Task item: Give back the entries below verbatim.

Saved data entries:
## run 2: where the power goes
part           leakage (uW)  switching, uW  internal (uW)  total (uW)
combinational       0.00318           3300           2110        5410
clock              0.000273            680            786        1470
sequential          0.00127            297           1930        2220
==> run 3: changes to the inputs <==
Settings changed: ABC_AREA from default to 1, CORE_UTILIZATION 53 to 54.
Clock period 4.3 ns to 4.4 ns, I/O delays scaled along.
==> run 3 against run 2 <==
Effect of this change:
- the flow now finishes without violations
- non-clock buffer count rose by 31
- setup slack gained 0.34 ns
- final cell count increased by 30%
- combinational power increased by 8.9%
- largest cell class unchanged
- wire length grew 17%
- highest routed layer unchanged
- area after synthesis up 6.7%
## src/rtl/alu_operand_stage_if.sv

```systemverilog
// Request/result bundle for the ALU operand issue stage.
// The master side drives requests and consumes results; the slave side is the stage.
interface alu_operand_stage_if #(
  parameter int WIDTH = 16
);
  logic             in_valid;
  logic             in_ready;
  logic [WIDTH-1:0] in_a;
  logic [WIDTH-1:0] in_b;
  logic [2:0]       in_op;
  logic             out_valid;
  logic             out_ready;
  logic [WIDTH-1:0] out_a;
  logic [WIDTH-1:0] out_b;
  logic             out_cin;
  logic [2:0]       out_op;
  logic             gate_en;

  modport master (
    output in_valid, in_a, in_b, in_op, out_ready,
    input  in_ready, out_valid, out_a, out_b, out_cin, out_op, gate_en
  );

  modport slave (
    input  in_valid, in_a, in_b, in_op, out_ready,
    output in_ready, out_valid, out_a, out_b, out_cin, out_op, gate_en
  );
endinterface

```

## src/rtl/alu_operand_stage.sv

```systemverilog
// Issue stage ahead of the carry-lookahead adder: 2-entry queue of pre-conditioned
// operands plus an idle timer that drives the result-register clock-gate enable.
module alu_operand_stage #(
  parameter int WIDTH       = 16,
  parameter int IDLE_CYCLES = 4
) (
  input  logic                clk,
  input  logic                rst,
  alu_operand_stage_if.slave  bus
);

  localparam logic [3:0] IDLE_MAX = 4'(IDLE_CYCLES);

  typedef struct packed {
    logic [WIDTH-1:0] a;
    logic [WIDTH-1:0] b;
    logic             cin;
    logic [2:0]       op;
  } entry_t;

  // SUB/INC/DEC are mapped onto a plain adder by rewriting B and carry-in.
  function automatic entry_t condition_req(input logic [WIDTH-1:0] a,
                                           input logic [WIDTH-1:0] b,
                                           input logic [2:0]       op);
    entry_t e;
    e.a   = a;
    e.op  = op;
    e.b   = b;
    e.cin = 1'b0;
    case (op)
      3'b001: begin e.b = ~b;              e.cin = 1'b1; end
      3'b010: begin e.b = {WIDTH{1'b0}};   e.cin = 1'b1; end
      3'b011: begin e.b = {WIDTH{1'b1}};   e.cin = 1'b0; end
      default: begin e.b = b;              e.cin = 1'b0; end
    endcase
    return e;
  endfunction

  entry_t     head_r;
  entry_t     tail_r;
  logic [1:0] count_r;
  logic [3:0] idle_cnt_r;

  logic   in_ready_s;
  logic   out_valid_s;
  logic   push_s;
  logic   pop_s;
  logic   busy_s;
  entry_t cond_s;

  // Handshake qualifiers and conditioning of the incoming request.
  always_comb begin
    in_ready_s  = (count_r != 2'd2);
    out_valid_s = (count_r != 2'd0);
    push_s      = bus.in_valid & in_ready_s;
    pop_s       = out_valid_s & bus.out_ready;
    busy_s      = bus.in_valid | out_valid_s;
    cond_s      = condition_req(bus.in_a, bus.in_b, bus.in_op);
  end

  // Queue occupancy, head/tail storage and idle timer.
  always_ff @(posedge clk) begin
    if (rst) begin
      head_r     <= '0;
      tail_r     <= '0;
      count_r    <= 2'd0;
      idle_cnt_r <= IDLE_MAX;
    end else begin
      case ({push_s, pop_s})
        2'b10: begin
          if (count_r == 2'd0) begin
            head_r <= cond_s;
          end else begin
            tail_r <= cond_s;
          end
          count_r <= count_r + 2'd1;
        end
        2'b01: begin
          // Head keeps its last value when draining to empty so the adder stays quiet.
          if (count_r == 2'd2) begin
            head_r <= tail_r;
          end else begin
            head_r <= head_r;
          end
          count_r <= count_r - 2'd1;
        end
        2'b11: begin
          // Only reachable at count 1: the new entry replaces the departing head.
          head_r <= cond_s;
        end
        default: begin
          head_r <= head_r;
        end
      endcase

      if (busy_s) begin
        idle_cnt_r <= 4'd0;
      end else if (idle_cnt_r != IDLE_MAX) begin
        idle_cnt_r <= idle_cnt_r + 4'd1;
      end else begin
        idle_cnt_r <= idle_cnt_r;
      end
    end
  end

  assign bus.in_ready  = in_ready_s;
  assign bus.out_valid = out_valid_s;
  assign bus.out_a     = head_r.a;
  assign bus.out_b     = head_r.b;
  assign bus.out_cin   = head_r.cin;
  assign bus.out_op    = head_r.op;
  assign bus.gate_en   = busy_s | (idle_cnt_r != IDLE_MAX);

endmodule

```

## src/flat_wrapper.sv

```systemverilog
// flat-port wrapper written by rule: the top's interface ports become plain ports
module alu_operand_stage_flat 
#(
  parameter int WIDTH       = 16,
  parameter int IDLE_CYCLES = 4
)
  (clk, rst, bus_in_valid, bus_in_a, bus_in_b, bus_in_op, bus_out_ready, bus_in_ready, bus_out_valid, bus_out_a, bus_out_b, bus_out_cin, bus_out_op, bus_gate_en);
  alu_operand_stage_if #(.WIDTH(WIDTH)) bus_i ();
  input  logic clk;
  input  logic rst;
  input wire logic [$bits(bus_i.in_valid)-1:0] bus_in_valid;
  input wire logic [$bits(bus_i.in_a)-1:0] bus_in_a;
  input wire logic [$bits(bus_i.in_b)-1:0] bus_in_b;
  input wire logic [$bits(bus_i.in_op)-1:0] bus_in_op;
  input wire logic [$bits(bus_i.out_ready)-1:0] bus_out_ready;
  output wire logic [$bits(bus_i.in_ready)-1:0] bus_in_ready;
  output wire logic [$bits(bus_i.out_valid)-1:0] bus_out_valid;
  output wire logic [$bits(bus_i.out_a)-1:0] bus_out_a;
  output wire logic [$bits(bus_i.out_b)-1:0] bus_out_b;
  output wire logic [$bits(bus_i.out_cin)-1:0] bus_out_cin;
  output wire logic [$bits(bus_i.out_op)-1:0] bus_out_op;
  output wire logic [$bits(bus_i.gate_en)-1:0] bus_gate_en;
  assign bus_i.in_valid = bus_in_valid;
  assign bus_i.in_a = bus_in_a;
  assign bus_i.in_b = bus_in_b;
  assign bus_i.in_op = bus_in_op;
  assign bus_i.out_ready = bus_out_ready;
  assign bus_in_ready = bus_i.in_ready;
  assign bus_out_valid = bus_i.out_valid;
  assign bus_out_a = bus_i.out_a;
  assign bus_out_b = bus_i.out_b;
  assign bus_out_cin = bus_i.out_cin;
  assign bus_out_op = bus_i.out_op;
  assign bus_gate_en = bus_i.gate_en;
  alu_operand_stage #(.WIDTH(WIDTH), .IDLE_CYCLES(IDLE_CYCLES)) u_core (.clk(clk), .rst(rst), .bus(bus_i));
endmodule
```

Expected answer:
## run 2: where the power goes
part           leakage (uW)  switching, uW  internal (uW)  total (uW)
combinational       0.00318           3300           2110        5410
clock              0.000273            680            786        1470
sequential          0.00127            297           1930        2220
==> run 3: changes to the inputs <==
Settings changed: ABC_AREA from default to 1, CORE_UTILIZATION 53 to 54.
Clock period 4.3 ns to 4.4 ns, I/O delays scaled along.
==> run 3 against run 2 <==
Effect of this change:
- the flow now finishes without violations
- non-clock buffer count rose by 31
- setup slack gained 0.34 ns
- final cell count increased by 30%
- combinational power increased by 8.9%
- largest cell class unchanged
- wire length grew 17%
- highest routed layer unchanged
- area after synthesis up 6.7%
## src/rtl/alu_operand_stage_if.sv

```systemverilog
// Request/result bundle for the ALU operand issue stage.
// The master side drives requests and consumes results; the slave side is the stage.
interface alu_operand_stage_if #(
  parameter int WIDTH = 16
);
  logic             in_valid;
  logic             in_ready;
  logic [WIDTH-1:0] in_a;
  logic [WIDTH-1:0] in_b;
  logic [2:0]       in_op;
  logic             out_valid;
  logic             out_ready;
  logic [WIDTH-1:0] out_a;
  logic [WIDTH-1:0] out_b;
  logic             out_cin;
  logic [2:0]       out_op;
  logic             gate_en;

  modport master (
    output in_valid, in_a, in_b, in_op, out_ready,
    input  in_ready, out_valid, out_a, out_b, out_cin, out_op, gate_en
  );

  modport slave (
    input  in_valid, in_a, in_b, in_op, out_ready,
    output in_ready, out_valid, out_a, out_b, out_cin, out_op, gate_en
  );
endinterface

```

## src/rtl/alu_operand_stage.sv

```systemverilog
// Issue stage ahead of the carry-lookahead adder: 2-entry queue of pre-conditioned
// operands plus an idle timer that drives the result-register clock-gate enable.
module alu_operand_stage #(
  parameter int WIDTH       = 16,
  parameter int IDLE_CYCLES = 4
) (
  input  logic                clk,
  input  logic                rst,
  alu_operand_stage_if.slave  bus
);

  localparam logic [3:0] IDLE_MAX = 4'(IDLE_CYCLES);

  typedef struct packed {
    logic [WIDTH-1:0] a;
    logic [WIDTH-1:0] b;
    logic             cin;
    logic [2:0]       op;
  } entry_t;

  // SUB/INC/DEC are mapped onto a plain adder by rewriting B and carry-in.
  function automatic entry_t condition_req(input logic [WIDTH-1:0] a,
                                           input logic [WIDTH-1:0] b,
                                           input logic [2:0]       op);
    entry_t e;
    e.a   = a;
    e.op  = op;
    e.b   = b;
    e.cin = 1'b0;
    case (op)
      3'b001: begin e.b = ~b;              e.cin = 1'b1; end
      3'b010: begin e.b = {WIDTH{1'b0}};   e.cin = 1'b1; end
      3'b011: begin e.b = {WIDTH{1'b1}};   e.cin = 1'b0; end
      default: begin e.b = b;              e.cin = 1'b0; end
    endcase
    return e;
  endfunction

  entry_t     head_r;
  entry_t     tail_r;
  logic [1:0] count_r;
  logic [3:0] idle_cnt_r;

  logic   in_ready_s;
  logic   out_valid_s;
  logic   push_s;
  logic   pop_s;
  logic   busy_s;
  entry_t cond_s;

  // Handshake qualifiers and conditioning of the incoming request.
  always_comb begin
    in_ready_s  = (count_r != 2'd2);
    out_valid_s = (count_r != 2'd0);
    push_s      = bus.in_valid & in_ready_s;
    pop_s       = out_valid_s & bus.out_ready;
    busy_s      = bus.in_valid | out_valid_s;
    cond_s      = condition_req(bus.in_a, bus.in_b, bus.in_op);
  end

  // Queue occupancy, head/tail storage and idle timer.
  always_ff @(posedge clk) begin
    if (rst) begin
      head_r     <= '0;
      tail_r     <= '0;
      count_r    <= 2'd0;
      idle_cnt_r <= IDLE_MAX;
    end else begin
      case ({push_s, pop_s})
        2'b10: begin
          if (count_r == 2'd0) begin
            head_r <= cond_s;
          end else begin
            tail_r <= cond_s;
          end
          count_r <= count_r + 2'd1;
        end
        2'b01: begin
          // Head keeps its last value when draining to empty so the adder stays quiet.
          if (count_r == 2'd2) begin
            head_r <= tail_r;
          end else begin
            head_r <= head_r;
          end
          count_r <= count_r - 2'd1;
        end
        2'b11: begin
          // Only reachable at count 1: the new entry replaces the departing head.
          head_r <= cond_s;
        end
        default: begin
          head_r <= head_r;
        end
      endcase

      if (busy_s) begin
        idle_cnt_r <= 4'd0;
      end else if (idle_cnt_r != IDLE_MAX) begin
        idle_cnt_r <= idle_cnt_r + 4'd1;
      end else begin
        idle_cnt_r <= idle_cnt_r;
      end
    end
  end

  assign bus.in_ready  = in_ready_s;
  assign bus.out_valid = out_valid_s;
  assign bus.out_a     = head_r.a;
  assign bus.out_b     = head_r.b;
  assign bus.out_cin   = head_r.cin;
  assign bus.out_op    = head_r.op;
  assign bus.gate_en   = busy_s | (idle_cnt_r != IDLE_MAX);

endmodule

```

## src/flat_wrapper.sv

```systemverilog
// flat-port wrapper written by rule: the top's interface ports become plain ports
module alu_operand_stage_flat 
#(
  parameter int WIDTH       = 16,
  parameter int IDLE_CYCLES = 4
)
  (clk, rst, bus_in_valid, bus_in_a, bus_in_b, bus_in_op, bus_out_ready, bus_in_ready, bus_out_valid, bus_out_a, bus_out_b, bus_out_cin, bus_out_op, bus_gate_en);
  alu_operand_stage_if #(.WIDTH(WIDTH)) bus_i ();
  input  logic clk;
  input  logic rst;
  input wire logic [$bits(bus_i.in_valid)-1:0] bus_in_valid;
  input wire logic [$bits(bus_i.in_a)-1:0] bus_in_a;
  input wire logic [$bits(bus_i.in_b)-1:0] bus_in_b;
  input wire logic [$bits(bus_i.in_op)-1:0] bus_in_op;
  input wire logic [$bits(bus_i.out_ready)-1:0] bus_out_ready;
  output wire logic [$bits(bus_i.in_ready)-1:0] bus_in_ready;
  output wire logic [$bits(bus_i.out_valid)-1:0] bus_out_valid;
  output wire logic [$bits(bus_i.out_a)-1:0] bus_out_a;
  output wire logic [$bits(bus_i.out_b)-1:0] bus_out_b;
  output wire logic [$bits(bus_i.out_cin)-1:0] bus_out_cin;
  output wire logic [$bits(bus_i.out_op)-1:0] bus_out_op;
  output wire logic [$bits(bus_i.gate_en)-1:0] bus_gate_en;
  assign bus_i.in_valid = bus_in_valid;
  assign bus_i.in_a = bus_in_a;
  assign bus_i.in_b = bus_in_b;
  assign bus_i.in_op = bus_in_op;
  assign bus_i.out_ready = bus_out_ready;
  assign bus_in_ready = bus_i.in_ready;
  assign bus_out_valid = bus_i.out_valid;
  assign bus_out_a = bus_i.out_a;
  assign bus_out_b = bus_i.out_b;
  assign bus_out_cin = bus_i.out_cin;
  assign bus_out_op = bus_i.out_op;
  assign bus_gate_en = bus_i.gate_en;
  alu_operand_stage #(.WIDTH(WIDTH), .IDLE_CYCLES(IDLE_CYCLES)) u_core (.clk(clk), .rst(rst), .bus(bus_i));
endmodule
```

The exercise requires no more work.